Muchos culpan de sus desgracias a esa juventud imposible. Cada cierto tiempo se suceden los reportajes que hablan de profesores acosados, de baja por depresión, humillados, derrotados hasta en el último rincón de su dignidad. Y, por supuesto, la culpa es de una sociedad permisiva, de unos padres hiperprotectores y de unos monstruos malcriados enganchados a Tuenti y aficionados a apalear vagabundos en cajeros automáticos.

Cuando se habla del fracaso del sistema educativo rara vez se habla de estos profesionales abúlicos e incapaces que añoran la vara de abedul y el cuarto oscuro porque el terror es el único recurso pedagógico al alcance de sus capacidades. Tipos pasotas, que sólo transmiten desgana y que manifiestan un continuo desprecio por sus alumnos.

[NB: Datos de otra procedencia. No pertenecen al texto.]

From an optimization exercise on the open Yosys and OpenROAD flow, aimed at small area and a short achievable clock period; shortcuts taken in it are not production practice.
In this exercise RTL edits were held to simulation tests only and were not proved equivalent to the original.
Power figures rest on the tool's default switching activity, not on a simulated workload.

==> flow/design.v (excerpt) <==
module entropy_encode_dc_coefficients #(parameter ADDER = 0) (
	input clk,
	input reset_n,
	input in_valid,
	input in_first,
	input [15:0] DcCoeff,
	output out_valid,
	output [31:0] codeword,
	output [5:0] codeword_length
);
reg first_pending;
wire is_first = in_first | first_pending;
reg [15:0] x1;
reg [15:0] pp;        
reg        v1, f1;
always @(posedge clk) begin
	if (!reset_n) begin
		first_pending <= 1'b1;
		v1 <= 1'b0;
	end else begin
		if (in_valid) first_pending <= 1'b0;
		v1 <= in_valid;
	end
	if (in_valid) x1 <= DcCoeff;
	pp <= ~(DcCoeff ^ (x1 & {16{~is_first}}));
	f1 <= is_first;
end
reg        sgn;       
wire [15:0] gg = ~pp & (x1 ^ {16{sgn}});
wire        eq = &pp;                                    
wire [15:0] g0 = {gg[15:1], gg[0] | pp[0]};
wire [16:0] c;
assign c[0] = 1'b1;
genvar b;
generate
	if (ADDER == 1) begin : g_ripple
		for (b = 0; b < 16; b = b + 1) begin : g_r
			assign c[b+1] = g0[b] | (pp[b] & c[b]);
		end
	end else begin : g_sklansky
		wire [15:0] G0 = g0, P0 = pp;
		wire [15:0] G1, P1, G2, P2, G3, P3, G4, P4;
		for (b = 0; b < 16; b = b + 1) begin : g_l0
			if (b & 1) begin : g_node
				assign G1[b] = G0[b] | (P0[b] & G0[((b >> 0) << 0) - 1]);
				assign P1[b] = P0[b] & P0[((b >> 0) << 0) - 1];
			end else begin : g_pass
				assign G1[b] = G0[b];
				assign P1[b] = P0[b];
			end
		end
		for (b = 0; b < 16; b = b + 1) begin : g_l1
			if (b & 2) begin : g_node
				assign G2[b] = G1[b] | (P1[b] & G1[((b >> 1) << 1) - 1]);
				assign P2[b] = P1[b] & P1[((b >> 1) << 1) - 1];
			end else begin : g_pass
				assign G2[b] = G1[b];
				assign P2[b] = P1[b];
			end
		end
		for (b = 0; b < 16; b = b + 1) begin : g_l2
			if (b & 4) begin : g_node
				assign G3[b] = G2[b] | (P2[b] & G2[((b >> 2) << 2) - 1]);
				assign P3[b] = P2[b] & P2[((b >> 2) << 2) - 1];
			end else begin : g_pass
				assign G3[b] = G2[b];
				assign P3[b] = P2[b];
			end
		end
		for (b = 0; b < 16; b = b + 1) begin : g_l3
			if (b & 8) begin : g_node
				assign G4[b] = G3[b] | (P3[b] & G3[((b >> 3) << 3) - 1]);
				assign P4[b] = P3[b] & P3[((b >> 3) << 3) - 1];
			end else begin : g_pass
				assign G4[b] = G3[b];
				assign P4[b] = P3[b];
			end
		end
		assign c[16:1] = G4;
	end
  ...
==> flow/config.mk <==
export PLATFORM = sky130hd
export DESIGN_NAME = entropy_encode_dc_coefficients
export DESIGN_NICKNAME = entropy_encode_dc_coefficients
export VERILOG_FILES = /design/flow/design.v
export SDC_FILE = /design/flow/constraint.sdc
export NUM_CORES = 4
export LEC_CHECK = 0
export ABC_AREA = 1
export CAP_MARGIN = 20
export CORE_MARGIN = 2
export CORE_UTILIZATION = 65
export CTS_CLUSTER_DIAMETER = 200
export CTS_CLUSTER_SIZE = 50
export SETUP_SLACK_MARGIN = 2.85
export SLEW_MARGIN = 20
==> flow/constraint.sdc <==
create_clock -name core_clock -period 5.0 [get_ports {clk}]
set_input_delay 1.0000 -clock core_clock [delete_from_list [all_inputs] [get_ports {clk}]]
set_output_delay 1.0000 -clock core_clock [all_outputs]
set_load 0.01 [all_outputs]
standard.sh (not shown) runs the stock make flow with config.mk's settings and CLKGATE_MAP_FILE= SYNTH_SCRIPT=/design/flow/synth_recipe.tcl, a recipe that flattens the netlist after the stock synthesis.
==> flow/flow/run.sh <==
#!/bin/bash
# The standard layout with two changes:
#  - the input and output ports are buffered with plain buffers instead of
#    the delay buffers buffer_ports picks by default;
#  - synthesis leaves adders to ABC instead of mapping them to full/half-adder
#    cells first (ADDER_MAP_FILE empty); registers are unchanged.
# make's full output goes to make.log in the work folder; ORFS keeps each
# tool's log under orfs/logs/.
set -euo pipefail
cd "$(dirname "$0")/.."
bash standard.sh "BUFFER_PORTS_ARGS=-buffer_cell sky130_fd_sc_hd__buf_1" "ADDER_MAP_FILE=" finish > make.log 2>&1
Rerun with:
==> flow/flow/run.sh (replaced) <==
#!/bin/bash
# The standard layout with these changes:
#  - the input and output ports are buffered with plain buffers instead of
#    the delay buffers buffer_ports picks by default;
#  - synthesis leaves adders to ABC instead of mapping them to full/half-adder
#    cells first (ADDER_MAP_FILE empty);
#  - ABC's area script skips its upsize pass (ORFS's scripts are copied into
#    the work folder and only abc_area.script is changed); the layout's own
#    timing repair sizes the cells instead. Registers are unchanged.
# make's full output goes to make.log in the work folder; ORFS keeps each
# tool's log under orfs/logs/.
set -euo pipefail
cd "$(dirname "$0")/.."
rm -rf scripts_local
cp -r "$FLOW_HOME/scripts" scripts_local
printf 'strash\ndch\nmap -B 0.9\ntopo\nstime -c\nbuffer -c\ndnsize -c\n' > scripts_local/abc_area.script
bash standard.sh "SCRIPTS_DIR=$PWD/scripts_local" "BUFFER_PORTS_ARGS=-buffer_cell sky130_fd_sc_hd__buf_2" "ADDER_MAP_FILE=" finish > make.log 2>&1
Outcome: First-iteration DRC count climbs by 45%. Clock power climbs by 13%. Design area climbs by 0.51%. Global-route usage climbs by 1.4 points. Hold slack degrades by 0.014 ns. Die area drops by 6.0%. Setup slack degrades by 0.040 ns. Critical path depth drops by 3. Non-clock buffer count climbs by 7.
From an optimization exercise on the open Yosys and OpenROAD flow, aimed at small area and a short achievable clock period; shortcuts taken in it are not production practice.
No run shown here included a check of the RTL's function; only the layout flow was run.
Power figures rest on the tool's default switching activity, not on a simulated workload.

## flow/design.v (module list and top-level ports; edited modules follow where they fit)
// module Decoder: 17 lines
// module ARITHMETIC_UNIT: 1127 lines
// module lOGIC_UNIT: 32 lines
// module CMP_UNIT: 30 lines
// module SHIFT_UNIT: 32 lines
// module ALU_TOP: 21 lines
module ALU_TOP #(parameter width = 16)
(
    input wire [width-1:0] A, B,
    input wire [3:0] ALU_FUN,
    input wire CLK, RST,
    output wire [(width*2)-1:0] Arith_OUT,
    output wire [width-1:0] Logic_OUT, CMP_OUT,
    output wire [width:0] SHIFT_OUT,
    output wire Carry_OUT, Arith_Flag, Logic_Flag, CMP_Flag, SHIFT_Flag
);
  // ...
==> flow/flow/run.sh <==
#!/bin/bash
# The standard layout (the standard.sh: ORFS synthesis through finish).
# The one change: every input and output port still gets its own buffer, but a
# plain sky130_fd_sc_hd__buf_1 instead of the delay cell buffer_ports picks by itself.
set -euo pipefail
export BUFFER_PORTS_ARGS="-buffer_cell sky130_fd_sc_hd__buf_1"
bash standard.sh > standard.log 2>&1
==> flow/standard.sh <==
#!/bin/bash
# synth_recipe.tcl (not shown) runs the flow's synth.tcl, then flattens the netlist and writes it again
# the make line also repeats each setting of config.mk as NAME=value (left out here)
make -C /OpenROAD-flow-scripts/flow DESIGN_CONFIG=/design/flow/config.mk WORK_HOME=/design/flow/orfs CLKGATE_MAP_FILE= SYNTH_SCRIPT=/design/flow/synth_recipe.tcl "${@:-finish}"
==> flow/config.mk <==
export PLATFORM = sky130hd
export DESIGN_NAME = ALU_TOP
export DESIGN_NICKNAME = ALU_TOP
export VERILOG_FILES = /design/flow/design.v
export SDC_FILE = /design/flow/constraint.sdc
export NUM_CORES = 4
export LEC_CHECK = 0
export ABC_AREA = 1
export ABC_CLOCK_PERIOD_IN_PS = 90000
export CAP_MARGIN = 20
export CORE_MARGIN = 2
export CORE_UTILIZATION = 40
export PLACE_DENSITY = 0.75
export SLEW_MARGIN = 20
==> flow/constraint.sdc <==
create_clock -name core_clock -period 90.0 [get_ports {CLK}]
set_input_delay 18.0000 -clock core_clock [delete_from_list [all_inputs] [get_ports {CLK}]]
set_output_delay 18.0000 -clock core_clock [all_outputs]
set_load 0.01 [all_outputs]
==> notes.md, run 1 <==
| Item | Reported |
|:---|:---|
| Family of cells with the greatest summed delay on the critical path | simple AND/OR/NAND/NOR gates |
| Routed via count divided by cell count | 5.584 |
| Antenna Nets Post-Route | 0 |
| Placeable core area | 45190 um2 |
| Fraction of area in registers | 9.308% |
| Final Critical Period | 34.86 ns |
| Category of the most critical setup path | in2reg |
| Cell class with the largest area share | multi-input combinational cells |
| Max stage delay on crit path | 0.75 ns |
| Post-synthesis compound-gate area fraction | 14.83% |
| Share of the final layout cell area in multi-input gates | 73.04% |
| Routed wire length | 62520 um |
| Die extent in y | 217.5 um |
| Die area | 47320 um2 |
| Clock H-tree levels | 3 |
| Pin count of the biggest net entering global routing | 63 |
| Summed negative setup slack over all endpoints | 0 ns |
| Tap Cells | 600 |
| Final critical-path share of the clock period | 38.73% |
| Sequential cell count of the final layout | 71 |
| Cell mode on critical path | sky130_fd_sc_hd__nand2_1 |
| Endpoint of the most critical setup path | ARITHMETIC_UNIT.Arith_OUT[31] |
| EDFF count, synth | 0 |
| Final setup vio count | 0 |
| End-of-flow core utilization | 42.24% |
| Outcome | complete, no violations |
| Power in combinational cells | 358 uW |
| Filler-free cell count of the finished design | 3419 |
| Metal2 WL | 28900 um |
| Final count of hold timing violations | 0 |
| Wirelength per Cell | 18.29 um |
| Total clock buffers created by CTS | 9 |
==> run 2, diff against run 1 <==
--- a/flow/config.mk
+++ b/flow/config.mk
@@ -10,5 +10,7 @@
 export CAP_MARGIN = 20
 export CORE_MARGIN = 2
 export CORE_UTILIZATION = 40
+export CTS_BUF_LIST = sky130_fd_sc_hd__clkbuf_8
+export CTS_CLUSTER_SIZE = 10
 export PLACE_DENSITY = 0.75
 export SLEW_MARGIN = 20
==> run 2 against run 1 <==
Clock power down 23%. Total power down 2.4%. Combinational power about the same. Area after synthesis unchanged. Global-route usage down 0.059 points. Non-clock buffer count unchanged. Still clean on timing, DRC and antenna. Critical path depth unchanged. Sequential power about the same. Critical path type unchanged. Cell count unchanged. Maximum frequency down 0.15%. Largest power group unchanged. Clock-buffer cell count unchanged. Cell area down 0.53%.
==> notes.md, run 2 <==
| Item | Reported | Change |
|:---|:---|:---|
| Outcome | complete, no violations |  |
| Routing usage on met1 | 33.50% |  |
| Number of global-route vias before repair | 17597 |  |
| Summed negative setup slack over all endpoints | 0 ns | unchanged |
| Library cells used by synthesis | 72 |  |
| Fraction of synthesized cell area taken by the top area cell type | 13.96% |  |
| Worst setup slack before clock tree synthesis | 55.07 ns |  |
| Layout-stage area growth over the synthesis result | 4.117% |  |
| Buffers on Ports | 109 |  |
| Number of primary I/O pins | 124 |  |
| Highest-count cells in the layout ignoring fill and taps | sky130_fd_sc_hd__nand2_1 (678), sky130_fd_sc_hd__inv_1 (339), sky130_fd_sc_hd__nand3_1 (239) |  |
| Critical Path End Type | flip-flop |  |
| Starting DRT DRC Count | 2092 |  |
| Ys flop type | sky130_fd_sc_hd__dfrtp_1 |  |
| Antenna Nets Post-Route | 0 | unchanged |
| Starting density of the core | 40.36% |  |
| Maximum fanout along the worst path | 28 |  |
| Filler-free cell count of the finished design | 3419 | unchanged |
| Ranking of synthesized cells by instance count | sky130_fd_sc_hd__nand2_1 (678), sky130_fd_sc_hd__inv_1 (339), sky130_fd_sc_hd__nand3_1 (239) |  |
| Cell with the biggest individual delay on the critical path | sky130_fd_sc_hd__nor2_1 |  |
| Total number of vias | 19119 |  |
| Max reg flops | 32 |  |
| Final setup vio count | 0 | unchanged |
| Mean instance size in the synthesized netlist | 6.525 um2 |  |
| Tightest hold margin | 17.42 ns |  |
| Max Freq | 0.02865 GHz |  |
| Number of register bits inferred by synthesis | 71 |  |
| Final critical-path share of the clock period | 38.79% | +0.057 points |
| Die extent in y | 217.5 um | unchanged |
| Placeable core area | 45190 um2 | unchanged |
| Die width | 217.5 um |  |
| Number of gates resized after cts | 0 |  |
| Biggest area consumer among synthesized cells | sky130_fd_sc_hd__nand2_1 |  |
| Top cells by area in the synthesized netlist | sky130_fd_sc_hd__nand2_1 (14%), sky130_fd_sc_hd__fa_1 (12%), sky130_fd_sc_hd__dfrtp_1 (9.7%) |  |
| # nets final | 3007 |  |
| Layout cells sized above 1 | 10.73% |  |
| Leading cell type in the layout, fill and taps excluded | sky130_fd_sc_hd__nand2_1 |  |
| Worst setup path startpoint | B[15] |  |
| Number of sinks on the clock net | 71 |  |
| Die area | 47320 um2 | unchanged |
| Hold crit path type | in2async |  |
| # Max-Cap Violations | 0 |  |
| Final count of hold timing violations | 0 | unchanged |
| Transition time at the pin with the least slew margin | 0.9900 ns |  |
| Largest registers | ARITHMETIC_UNIT.Arith_OUT (32), SHIFT_UNIT.SHIFT_OUT (17), lOGIC_UNIT.Logic_OUT (16) |  |
| Share of flip-flops with an asynchronous set or reset after synthesis | 100.0% |  |
| Leakage power total | 9.652 nW |  |
| Global routing usage on met3 | 2.748% |  |
| CTS tree | yes |  |
| Cell area after synthesis | 18240 um2 |  |
| Pin count of the biggest net entering global routing | 63 | unchanged |
| Number of slew-limit violations in the final report | 0 |  |
| Category of the most critical setup path | in2reg |  |
| Final worst setup slack | 55.09 ns |  |
| Number of instances in the placed design | 3398 |  |
| Number of buffers on the longest clock path | 2 |  |
| Routed via count divided by cell count | 5.592 | +0.15% |
| Nature of the critical path startpoint | input pin |  |
| Length of the first detailed-routing pass in iterations | 6 |  |
| Remaining global-route overflow | 0 |  |
| Max stage delay on crit path | 0.77 ns | +0.02 ns |
| Number of synthesis warnings | 5 |  |
| Sequential share of the synthesized area | 9.743% |  |
| EDFF count, synth | 0 | unchanged |
| Post-route total power | 427.2 uW |  |
| Post-route DRC violation count | 0 |  |
| Wirelength per Cell | 18.25 um | -0.20% |
| Cell count after synthesis | 2795 |  |
| Data required time at the worst endpoint | 90.28 ns |  |
| Clock H-tree levels | 3 | unchanged |
| Global-route usage over all layers | 25.96% |  |
| Quantity of hold-fixing buffers added after cts | 0 |  |
| Number of antenna violations at the first check in global routing | 4 |  |
| Unrepaired setup endpoints after global routing | no |  |
| Register clock-pin slew on the reported worst setup and hold paths | 0.13 ns |  |
| Total clock buffers created by CTS | 9 | unchanged |
| Gpl congestion | 0.9672 |  |
| Most instantiated library cell after synthesis | sky130_fd_sc_hd__nand2_1 |  |
| Cell mode on critical path | sky130_fd_sc_hd__nand2_1 |  |
| Endpoint of the most critical setup path | ARITHMETIC_UNIT.Arith_OUT[31] |  |
| Clock Root Buffer | sky130_fd_sc_hd__clkbuf_8 |  |
| Number of inserted filler cells in the final layout | 4684 |  |
| Wire length of the first global-routing pass | 96810 um |  |
| Final Critical Period | 34.91 ns | +0.05120 ns |
| Register containing the most flip-flops in the final layout | ARITHMETIC_UNIT.Arith_OUT |  |
| Most used routing layer | met2 |  |
| Worst relative slew slack | 33.76% |  |
| Power density cells | 22.50 nW/um2 |  |
| Final HPWL from detailed placement | 46880 um |  |
| Routed wire length | 62400 um | -0.20% |
| Met2 Resource Use GR | 42.49% |  |
| Number of buffers inserted by post-CTS setup repair | 0 |  |
| WP data arrival | 35.19 ns |  |
| Number of placement rows | 78 |  |
| Maximum vdd drop | 25.19 uV |  |
## run 2: cell types whose count changed in the layout (fill, tap and decap cells not counted)
cell | previous run | this run
sky130_fd_sc_hd__clkbuf_16 | 9 | 0
sky130_fd_sc_hd__clkbuf_8 | 0 | 9
## run 2: worst max-delay path: cells and delay by family
kind	cells	cell delay [ns]
buffers and inverters	14	2.15
AOI/OAI and AO/OA	6	1.45
and+or+nand+nor	108	12.24
adders and majority gates	2	0.80
xor gates and xnor gates	3	0.51
## run 2: worst min-delay path by stage
stage | end | slack (ns) | cells past startpoint
floorplan | ARITHMETIC_UNIT.Arith_Flag | 17.70 | 0
global placement | SHIFT_UNIT.SHIFT_OUT[12] | 17.89 | 1
detailed placement | SHIFT_UNIT.SHIFT_OUT[12] | 17.89 | 1
CTS | SHIFT_UNIT.SHIFT_OUT[10] | 17.43 | 1
global route | SHIFT_UNIT.SHIFT_OUT[10] | 17.45 | 1
finish | SHIFT_UNIT.SHIFT_OUT[10] | 17.42 | 1
## run 2: kinds of logic after synthesis
group | Yosys count | share of synthesized area (%)
buffers and inverters | 566 | 14.10
DFF | 71 | 9.743
muxes | 2 | 0.1098
other | 1 | 0.02056
and+or+nand+nor | 1334 | 34.72
AOI/OAI and AO/OA | 447 | 14.83
adders and majority gates | 159 | 15.48
xor gates and xnor gates | 215 | 11.01
## run 2: metrics by stage
stage	utilization (%)	area [um2]
detailed placement	41.46	18740
global placement	41.46	18740
CTS	41.97	18960
finish	42.02	18990
global route	42.02	18990
floorplan	-	18290
## run 2: per-layer routing
metal | wire length [um] | vias up | part of all wire, %
met1 | 24180 | 8797 | 39
met5 | 0 | - | 0
met4 | 3437 | 0 | 5.5
met2 | 28690 | 1023 | 46
met3 | 6086 | 218 | 9.8
li1 | - | 9081 | -
## run 2: power breakdown
part	internal [mW]	switching (mW)
Clock	0.0160	0.0158
Combinational	0.137	0.221
Sequential	0.0358	0.00219
Total	0.188	0.239
## run 2: layout make-up
cell class              instances  area, um2  area share [%]
clock buffers                   9      123.9          0.6524
well taps                     600      750.7           3.954
repair buffers                152      740.7           3.901
inverters                     405       1538           8.099
clock inverters                 7      105.1          0.5535
flip-flops and latches         71       1777           9.357
diodes                          4      10.01         0.05272
multi-input cells            2171      13940           73.43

Tipos como Patrice Romain, para quienes las desgracias de sus alumnos no son más que material de chanza en la sala de profesores.

Cuando se habla del fracaso de la educación rara vez se habla del fracaso de estos profesores, incapaces de articular un método pedagógico, colocados en el centro escolar como parte del mobiliario, renuentes a cualquier cambio que les obligue a trabajar un poco, inaccesibles a las necesidades de sus alumnos, completamente ajenos a las exigencias de su profesión.

La docencia es una profesión dura que no envidio. Yo preferiría trabajar en una mina en el norte de Chile que enfrentarme cada mañana a un grupo de impúberes. Y por eso, es una profesión que sólo debería admitir entre sus miembros a los más capaces, a esos superhombres con la fortaleza mental y emocional lo bastante poderosa como para bregar con esas situaciones. Tipos imaginativos, audaces y que no crean que el respeto es algo que se presuponga, sino que hay que ganarse. Como la reputación y como la confianza. Son cosas que no se miden en un concurso-oposición.

Y claro que existen esos profesionales a los que nadie recompensa, que probablemente deban contentarse con sortear las zancadillas que les ponga el búnker inmovilista, el que lleva la cuenta de los trienios y se escandaliza de que los chicos jueguen a atropellar viejitas en la Play.

No tengo una solución que ofrecer. No sé cómo habría que articular el sistema para que esto fuera así, pero no estaría mal que el debate se plantease alguna vez en este sentido.